## TASK OBJECTIVE
For the records below, print the lines from the line with "min_delay_path_depth = 4 (unchanged)" through the line with "r2r-end = tx_char[6]$_SDFFE_PP0P_ (was state[1]$_SDFFE_PP0P_)" exactly as written; include both end lines and exclude the rest.

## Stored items
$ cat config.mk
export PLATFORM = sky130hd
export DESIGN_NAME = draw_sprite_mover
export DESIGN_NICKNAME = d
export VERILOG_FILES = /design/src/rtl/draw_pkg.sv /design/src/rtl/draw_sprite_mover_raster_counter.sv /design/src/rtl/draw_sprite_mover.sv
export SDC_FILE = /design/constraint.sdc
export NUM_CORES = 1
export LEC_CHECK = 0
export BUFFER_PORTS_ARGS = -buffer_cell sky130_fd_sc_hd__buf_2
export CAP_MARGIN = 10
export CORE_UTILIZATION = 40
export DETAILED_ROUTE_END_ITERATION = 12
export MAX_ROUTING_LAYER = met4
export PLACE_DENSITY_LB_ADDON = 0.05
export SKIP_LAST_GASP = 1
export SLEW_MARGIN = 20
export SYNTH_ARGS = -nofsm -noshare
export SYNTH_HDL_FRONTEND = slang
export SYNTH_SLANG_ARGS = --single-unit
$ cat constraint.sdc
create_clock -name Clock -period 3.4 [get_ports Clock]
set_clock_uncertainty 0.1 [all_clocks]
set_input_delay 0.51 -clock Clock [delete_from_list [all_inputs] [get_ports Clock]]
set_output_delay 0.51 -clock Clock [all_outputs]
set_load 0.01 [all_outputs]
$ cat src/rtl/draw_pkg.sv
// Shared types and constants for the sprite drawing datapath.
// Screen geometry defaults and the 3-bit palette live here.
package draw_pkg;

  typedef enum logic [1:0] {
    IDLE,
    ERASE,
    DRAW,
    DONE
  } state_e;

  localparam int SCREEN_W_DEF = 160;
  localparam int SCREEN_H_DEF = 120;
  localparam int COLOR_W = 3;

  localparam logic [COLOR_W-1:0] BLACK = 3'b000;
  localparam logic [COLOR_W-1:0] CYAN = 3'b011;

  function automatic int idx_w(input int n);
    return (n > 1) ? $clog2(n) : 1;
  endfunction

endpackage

...

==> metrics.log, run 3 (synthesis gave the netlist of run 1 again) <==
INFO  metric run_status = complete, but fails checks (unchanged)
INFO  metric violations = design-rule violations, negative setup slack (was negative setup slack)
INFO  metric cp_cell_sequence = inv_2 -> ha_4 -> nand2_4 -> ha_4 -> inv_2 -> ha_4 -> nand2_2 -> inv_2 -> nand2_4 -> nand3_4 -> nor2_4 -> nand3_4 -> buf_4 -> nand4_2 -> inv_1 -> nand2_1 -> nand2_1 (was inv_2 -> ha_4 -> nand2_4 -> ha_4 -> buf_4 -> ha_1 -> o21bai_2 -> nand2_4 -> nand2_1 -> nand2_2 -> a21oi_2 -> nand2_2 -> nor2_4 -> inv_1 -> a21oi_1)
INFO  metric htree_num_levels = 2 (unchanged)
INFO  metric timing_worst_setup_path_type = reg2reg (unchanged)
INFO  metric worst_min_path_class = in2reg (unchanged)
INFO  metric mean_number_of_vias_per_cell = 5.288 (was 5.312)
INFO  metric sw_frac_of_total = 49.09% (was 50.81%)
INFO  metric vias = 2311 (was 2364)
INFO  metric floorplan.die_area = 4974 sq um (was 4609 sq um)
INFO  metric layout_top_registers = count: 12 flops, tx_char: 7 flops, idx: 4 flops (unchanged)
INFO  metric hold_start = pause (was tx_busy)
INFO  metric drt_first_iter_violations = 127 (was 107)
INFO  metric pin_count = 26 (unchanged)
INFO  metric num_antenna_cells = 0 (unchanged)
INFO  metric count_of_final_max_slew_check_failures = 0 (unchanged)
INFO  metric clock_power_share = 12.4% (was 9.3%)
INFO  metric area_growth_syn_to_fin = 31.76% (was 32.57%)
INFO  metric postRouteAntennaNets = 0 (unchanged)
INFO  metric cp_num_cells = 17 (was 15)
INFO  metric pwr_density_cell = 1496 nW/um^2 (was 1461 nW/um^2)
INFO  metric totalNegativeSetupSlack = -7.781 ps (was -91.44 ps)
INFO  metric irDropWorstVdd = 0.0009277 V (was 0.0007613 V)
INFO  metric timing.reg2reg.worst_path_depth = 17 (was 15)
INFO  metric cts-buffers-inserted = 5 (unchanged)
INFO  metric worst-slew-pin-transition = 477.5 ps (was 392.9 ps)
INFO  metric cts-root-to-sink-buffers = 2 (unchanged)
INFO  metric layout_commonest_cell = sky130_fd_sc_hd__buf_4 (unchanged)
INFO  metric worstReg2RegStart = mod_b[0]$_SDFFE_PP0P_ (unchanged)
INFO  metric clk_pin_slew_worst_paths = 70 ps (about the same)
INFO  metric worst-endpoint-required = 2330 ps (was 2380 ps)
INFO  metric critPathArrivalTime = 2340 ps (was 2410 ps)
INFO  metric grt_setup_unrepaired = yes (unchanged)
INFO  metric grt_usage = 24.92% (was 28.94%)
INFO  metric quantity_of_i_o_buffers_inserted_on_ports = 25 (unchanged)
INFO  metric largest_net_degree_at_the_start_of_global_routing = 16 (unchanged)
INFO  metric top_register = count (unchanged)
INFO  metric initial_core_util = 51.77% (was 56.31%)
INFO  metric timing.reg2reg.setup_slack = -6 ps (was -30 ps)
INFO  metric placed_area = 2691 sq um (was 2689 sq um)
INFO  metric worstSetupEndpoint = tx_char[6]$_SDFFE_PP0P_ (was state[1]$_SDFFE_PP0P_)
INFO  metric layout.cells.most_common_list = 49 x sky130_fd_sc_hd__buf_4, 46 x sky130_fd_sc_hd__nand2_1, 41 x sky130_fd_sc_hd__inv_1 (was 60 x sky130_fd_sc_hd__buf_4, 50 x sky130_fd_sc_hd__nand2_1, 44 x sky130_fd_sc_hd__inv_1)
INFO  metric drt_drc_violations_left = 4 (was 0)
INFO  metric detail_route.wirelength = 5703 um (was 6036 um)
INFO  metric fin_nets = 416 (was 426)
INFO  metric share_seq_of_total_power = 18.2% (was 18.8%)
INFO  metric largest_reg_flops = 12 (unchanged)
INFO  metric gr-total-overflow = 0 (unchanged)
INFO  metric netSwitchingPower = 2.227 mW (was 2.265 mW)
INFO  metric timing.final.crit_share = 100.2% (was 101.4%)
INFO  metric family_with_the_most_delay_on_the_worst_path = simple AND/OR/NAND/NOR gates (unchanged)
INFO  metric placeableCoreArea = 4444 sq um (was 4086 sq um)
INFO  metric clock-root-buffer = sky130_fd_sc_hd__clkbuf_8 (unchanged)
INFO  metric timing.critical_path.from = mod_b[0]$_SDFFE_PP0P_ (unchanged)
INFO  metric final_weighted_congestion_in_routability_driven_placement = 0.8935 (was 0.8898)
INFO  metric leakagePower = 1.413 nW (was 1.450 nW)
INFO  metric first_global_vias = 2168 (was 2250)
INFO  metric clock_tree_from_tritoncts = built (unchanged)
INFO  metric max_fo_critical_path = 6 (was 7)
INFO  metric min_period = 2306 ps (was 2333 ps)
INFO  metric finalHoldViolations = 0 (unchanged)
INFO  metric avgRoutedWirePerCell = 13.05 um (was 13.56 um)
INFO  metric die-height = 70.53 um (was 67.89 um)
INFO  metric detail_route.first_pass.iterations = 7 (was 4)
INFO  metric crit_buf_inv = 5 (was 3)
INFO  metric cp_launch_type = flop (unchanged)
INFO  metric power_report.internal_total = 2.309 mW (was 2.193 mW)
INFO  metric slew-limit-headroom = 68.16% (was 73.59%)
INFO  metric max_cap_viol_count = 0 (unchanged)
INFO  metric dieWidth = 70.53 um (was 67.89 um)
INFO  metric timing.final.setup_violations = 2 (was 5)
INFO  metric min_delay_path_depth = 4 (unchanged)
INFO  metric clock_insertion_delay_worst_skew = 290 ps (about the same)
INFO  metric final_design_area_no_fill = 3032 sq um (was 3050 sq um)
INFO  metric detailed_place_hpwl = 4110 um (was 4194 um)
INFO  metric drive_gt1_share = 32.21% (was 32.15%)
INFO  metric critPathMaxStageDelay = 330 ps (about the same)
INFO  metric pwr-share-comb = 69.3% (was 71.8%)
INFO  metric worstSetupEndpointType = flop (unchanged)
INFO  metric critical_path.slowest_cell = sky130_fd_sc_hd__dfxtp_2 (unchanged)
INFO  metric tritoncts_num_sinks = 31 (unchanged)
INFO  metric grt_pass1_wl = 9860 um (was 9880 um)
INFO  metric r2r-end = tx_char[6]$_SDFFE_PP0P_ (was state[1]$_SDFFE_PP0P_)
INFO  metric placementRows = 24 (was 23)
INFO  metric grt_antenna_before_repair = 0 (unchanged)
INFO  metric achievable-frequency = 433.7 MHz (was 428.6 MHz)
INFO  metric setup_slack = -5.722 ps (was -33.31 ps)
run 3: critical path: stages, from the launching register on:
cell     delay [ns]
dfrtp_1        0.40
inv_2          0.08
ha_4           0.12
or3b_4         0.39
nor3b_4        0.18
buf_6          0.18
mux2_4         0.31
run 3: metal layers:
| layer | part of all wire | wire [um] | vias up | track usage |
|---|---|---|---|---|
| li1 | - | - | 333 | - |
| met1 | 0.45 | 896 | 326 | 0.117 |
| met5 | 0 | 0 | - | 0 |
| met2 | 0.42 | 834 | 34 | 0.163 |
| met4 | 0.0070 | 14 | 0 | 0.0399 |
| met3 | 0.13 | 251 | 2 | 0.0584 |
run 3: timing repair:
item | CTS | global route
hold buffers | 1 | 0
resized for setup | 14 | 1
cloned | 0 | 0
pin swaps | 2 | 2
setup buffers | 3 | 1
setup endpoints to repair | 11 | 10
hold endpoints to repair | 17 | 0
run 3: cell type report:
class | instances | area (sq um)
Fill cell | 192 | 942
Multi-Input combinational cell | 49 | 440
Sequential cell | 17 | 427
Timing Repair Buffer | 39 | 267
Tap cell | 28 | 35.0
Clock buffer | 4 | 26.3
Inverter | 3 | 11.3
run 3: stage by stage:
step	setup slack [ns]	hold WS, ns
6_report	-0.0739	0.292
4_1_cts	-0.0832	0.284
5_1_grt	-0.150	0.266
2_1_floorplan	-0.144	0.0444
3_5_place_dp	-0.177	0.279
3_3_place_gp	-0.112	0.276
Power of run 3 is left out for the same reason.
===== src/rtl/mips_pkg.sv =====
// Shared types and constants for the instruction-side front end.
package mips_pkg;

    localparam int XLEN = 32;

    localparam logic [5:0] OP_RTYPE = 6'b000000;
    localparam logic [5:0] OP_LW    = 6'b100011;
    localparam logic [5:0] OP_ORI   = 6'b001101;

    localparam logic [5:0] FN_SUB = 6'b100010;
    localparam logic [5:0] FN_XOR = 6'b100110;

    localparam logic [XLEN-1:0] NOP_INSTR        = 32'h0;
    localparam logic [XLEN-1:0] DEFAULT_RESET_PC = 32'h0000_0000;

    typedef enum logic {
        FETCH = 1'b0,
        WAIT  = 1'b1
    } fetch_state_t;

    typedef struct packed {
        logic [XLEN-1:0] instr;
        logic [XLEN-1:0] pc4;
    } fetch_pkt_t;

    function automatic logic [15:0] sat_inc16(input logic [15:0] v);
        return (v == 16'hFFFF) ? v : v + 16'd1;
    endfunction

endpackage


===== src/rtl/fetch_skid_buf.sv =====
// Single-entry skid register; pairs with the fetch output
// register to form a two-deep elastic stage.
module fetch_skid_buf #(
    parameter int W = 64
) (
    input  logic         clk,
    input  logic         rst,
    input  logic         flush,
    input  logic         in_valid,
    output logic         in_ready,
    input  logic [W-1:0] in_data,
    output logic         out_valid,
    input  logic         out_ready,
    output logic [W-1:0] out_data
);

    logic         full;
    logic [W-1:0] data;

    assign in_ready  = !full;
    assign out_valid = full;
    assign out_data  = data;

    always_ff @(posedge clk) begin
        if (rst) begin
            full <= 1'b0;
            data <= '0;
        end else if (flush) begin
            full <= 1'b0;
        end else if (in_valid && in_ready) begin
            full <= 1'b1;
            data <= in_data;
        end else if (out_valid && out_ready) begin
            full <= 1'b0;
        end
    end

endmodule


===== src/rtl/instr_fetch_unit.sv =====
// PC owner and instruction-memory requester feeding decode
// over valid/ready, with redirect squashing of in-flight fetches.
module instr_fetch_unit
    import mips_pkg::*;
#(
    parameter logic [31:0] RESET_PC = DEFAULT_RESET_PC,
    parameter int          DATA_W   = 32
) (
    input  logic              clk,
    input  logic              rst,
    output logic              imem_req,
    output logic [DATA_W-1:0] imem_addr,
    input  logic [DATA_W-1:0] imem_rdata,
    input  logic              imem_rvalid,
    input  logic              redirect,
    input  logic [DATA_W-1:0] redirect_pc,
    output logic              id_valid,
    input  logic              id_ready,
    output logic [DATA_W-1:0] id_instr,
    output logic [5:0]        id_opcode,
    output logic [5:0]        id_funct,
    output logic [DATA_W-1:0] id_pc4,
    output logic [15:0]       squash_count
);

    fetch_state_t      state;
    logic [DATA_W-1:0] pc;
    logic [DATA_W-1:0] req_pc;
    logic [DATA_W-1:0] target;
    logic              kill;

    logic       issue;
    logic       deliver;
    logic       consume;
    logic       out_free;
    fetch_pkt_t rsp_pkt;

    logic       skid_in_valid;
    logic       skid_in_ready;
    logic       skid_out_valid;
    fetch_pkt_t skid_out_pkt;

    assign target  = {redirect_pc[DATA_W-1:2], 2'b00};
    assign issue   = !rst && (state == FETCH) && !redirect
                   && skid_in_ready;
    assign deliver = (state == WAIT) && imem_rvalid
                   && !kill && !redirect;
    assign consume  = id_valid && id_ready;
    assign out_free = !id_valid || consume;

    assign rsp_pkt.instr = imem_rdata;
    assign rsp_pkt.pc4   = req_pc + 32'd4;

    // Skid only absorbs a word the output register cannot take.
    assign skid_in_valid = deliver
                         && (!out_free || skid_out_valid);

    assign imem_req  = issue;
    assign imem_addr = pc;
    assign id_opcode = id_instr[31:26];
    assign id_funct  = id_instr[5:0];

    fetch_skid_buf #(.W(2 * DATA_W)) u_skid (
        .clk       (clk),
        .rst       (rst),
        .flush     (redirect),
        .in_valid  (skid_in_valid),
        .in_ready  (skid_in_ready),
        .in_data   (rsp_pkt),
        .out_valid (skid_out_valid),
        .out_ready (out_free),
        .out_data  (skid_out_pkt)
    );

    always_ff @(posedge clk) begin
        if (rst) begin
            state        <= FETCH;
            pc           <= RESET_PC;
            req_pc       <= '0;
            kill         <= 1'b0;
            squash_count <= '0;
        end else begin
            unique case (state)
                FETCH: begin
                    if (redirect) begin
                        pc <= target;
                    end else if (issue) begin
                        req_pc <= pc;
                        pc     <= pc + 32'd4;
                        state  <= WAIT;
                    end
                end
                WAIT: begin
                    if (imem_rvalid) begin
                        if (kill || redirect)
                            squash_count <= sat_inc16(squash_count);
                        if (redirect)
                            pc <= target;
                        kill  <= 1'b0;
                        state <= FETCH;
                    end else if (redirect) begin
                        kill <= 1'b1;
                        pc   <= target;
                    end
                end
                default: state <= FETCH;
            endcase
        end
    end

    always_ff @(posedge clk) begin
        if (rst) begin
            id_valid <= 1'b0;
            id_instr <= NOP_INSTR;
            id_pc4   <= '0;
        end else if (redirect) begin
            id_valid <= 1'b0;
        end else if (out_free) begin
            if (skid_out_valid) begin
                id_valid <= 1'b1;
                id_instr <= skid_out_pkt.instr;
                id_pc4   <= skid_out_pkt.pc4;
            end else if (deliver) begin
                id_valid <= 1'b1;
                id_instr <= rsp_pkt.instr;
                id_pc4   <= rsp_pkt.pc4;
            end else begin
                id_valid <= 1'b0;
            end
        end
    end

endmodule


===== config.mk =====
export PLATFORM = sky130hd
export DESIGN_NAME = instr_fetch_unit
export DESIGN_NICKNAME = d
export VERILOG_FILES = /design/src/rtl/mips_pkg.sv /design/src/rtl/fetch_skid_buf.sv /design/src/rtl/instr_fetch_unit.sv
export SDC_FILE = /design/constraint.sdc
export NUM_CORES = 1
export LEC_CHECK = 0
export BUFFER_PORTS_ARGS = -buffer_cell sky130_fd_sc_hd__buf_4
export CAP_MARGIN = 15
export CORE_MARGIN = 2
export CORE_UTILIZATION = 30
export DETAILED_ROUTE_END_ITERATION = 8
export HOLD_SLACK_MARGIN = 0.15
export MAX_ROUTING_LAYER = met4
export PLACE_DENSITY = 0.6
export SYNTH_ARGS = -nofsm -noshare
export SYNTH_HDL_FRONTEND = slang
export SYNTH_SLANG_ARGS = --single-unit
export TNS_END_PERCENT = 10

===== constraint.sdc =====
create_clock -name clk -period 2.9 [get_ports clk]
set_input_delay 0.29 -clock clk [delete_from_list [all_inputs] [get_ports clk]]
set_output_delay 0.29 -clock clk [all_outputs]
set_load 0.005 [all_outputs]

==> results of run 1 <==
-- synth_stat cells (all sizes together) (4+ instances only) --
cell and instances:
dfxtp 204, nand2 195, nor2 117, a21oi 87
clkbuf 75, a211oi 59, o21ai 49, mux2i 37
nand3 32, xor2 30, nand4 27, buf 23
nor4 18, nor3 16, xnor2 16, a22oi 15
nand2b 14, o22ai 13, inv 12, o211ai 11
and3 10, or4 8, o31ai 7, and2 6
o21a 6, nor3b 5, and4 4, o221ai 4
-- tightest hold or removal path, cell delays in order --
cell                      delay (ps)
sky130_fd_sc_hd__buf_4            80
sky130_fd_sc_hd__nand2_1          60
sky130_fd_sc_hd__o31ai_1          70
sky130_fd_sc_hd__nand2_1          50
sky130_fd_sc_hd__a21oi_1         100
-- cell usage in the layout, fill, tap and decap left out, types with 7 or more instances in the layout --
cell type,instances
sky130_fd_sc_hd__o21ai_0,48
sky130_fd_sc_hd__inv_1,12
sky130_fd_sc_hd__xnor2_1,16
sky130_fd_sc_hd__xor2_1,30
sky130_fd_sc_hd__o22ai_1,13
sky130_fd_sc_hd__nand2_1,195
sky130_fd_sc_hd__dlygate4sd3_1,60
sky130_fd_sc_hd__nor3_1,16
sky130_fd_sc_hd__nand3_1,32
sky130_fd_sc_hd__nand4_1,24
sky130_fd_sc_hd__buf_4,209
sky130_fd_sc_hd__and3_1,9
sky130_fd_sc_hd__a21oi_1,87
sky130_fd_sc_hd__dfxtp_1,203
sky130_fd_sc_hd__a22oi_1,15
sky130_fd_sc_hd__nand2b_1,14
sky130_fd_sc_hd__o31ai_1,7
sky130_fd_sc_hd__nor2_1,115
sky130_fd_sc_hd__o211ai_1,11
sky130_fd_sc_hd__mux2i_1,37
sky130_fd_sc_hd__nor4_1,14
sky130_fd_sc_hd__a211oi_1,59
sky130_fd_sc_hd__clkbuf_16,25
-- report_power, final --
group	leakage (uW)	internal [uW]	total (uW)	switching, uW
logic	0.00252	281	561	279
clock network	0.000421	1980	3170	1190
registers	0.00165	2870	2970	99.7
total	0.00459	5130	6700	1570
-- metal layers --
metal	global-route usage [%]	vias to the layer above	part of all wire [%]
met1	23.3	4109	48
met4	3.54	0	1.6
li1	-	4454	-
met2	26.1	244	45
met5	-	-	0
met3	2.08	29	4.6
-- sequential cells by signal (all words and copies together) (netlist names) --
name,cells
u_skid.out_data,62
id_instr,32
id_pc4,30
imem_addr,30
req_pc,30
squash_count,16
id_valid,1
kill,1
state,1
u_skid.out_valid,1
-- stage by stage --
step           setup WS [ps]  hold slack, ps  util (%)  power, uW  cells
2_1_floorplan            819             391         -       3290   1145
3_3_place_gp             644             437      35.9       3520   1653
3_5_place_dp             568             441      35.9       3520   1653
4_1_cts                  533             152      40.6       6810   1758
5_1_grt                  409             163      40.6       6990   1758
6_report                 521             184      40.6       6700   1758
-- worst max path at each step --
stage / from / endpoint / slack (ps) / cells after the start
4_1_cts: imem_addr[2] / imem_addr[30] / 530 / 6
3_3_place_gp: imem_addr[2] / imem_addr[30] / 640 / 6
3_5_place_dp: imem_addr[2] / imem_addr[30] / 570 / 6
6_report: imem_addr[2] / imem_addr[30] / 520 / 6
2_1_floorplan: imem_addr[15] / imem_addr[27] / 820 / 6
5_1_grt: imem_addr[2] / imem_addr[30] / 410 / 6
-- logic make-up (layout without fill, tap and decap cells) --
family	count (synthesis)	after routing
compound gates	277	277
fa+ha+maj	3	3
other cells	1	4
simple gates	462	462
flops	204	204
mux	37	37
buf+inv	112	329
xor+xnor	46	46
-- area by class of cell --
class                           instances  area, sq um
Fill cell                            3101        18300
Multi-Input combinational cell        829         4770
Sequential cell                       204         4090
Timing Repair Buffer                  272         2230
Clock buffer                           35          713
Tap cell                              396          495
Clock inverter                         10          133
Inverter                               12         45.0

## ANSWER TO THE PROBLEM
INFO  metric min_delay_path_depth = 4 (unchanged)
INFO  metric clock_insertion_delay_worst_skew = 290 ps (about the same)
INFO  metric final_design_area_no_fill = 3032 sq um (was 3050 sq um)
INFO  metric detailed_place_hpwl = 4110 um (was 4194 um)
INFO  metric drive_gt1_share = 32.21% (was 32.15%)
INFO  metric critPathMaxStageDelay = 330 ps (about the same)
INFO  metric pwr-share-comb = 69.3% (was 71.8%)
INFO  metric worstSetupEndpointType = flop (unchanged)
INFO  metric critical_path.slowest_cell = sky130_fd_sc_hd__dfxtp_2 (unchanged)
INFO  metric tritoncts_num_sinks = 31 (unchanged)
INFO  metric grt_pass1_wl = 9860 um (was 9880 um)
INFO  metric r2r-end = tx_char[6]$_SDFFE_PP0P_ (was state[1]$_SDFFE_PP0P_)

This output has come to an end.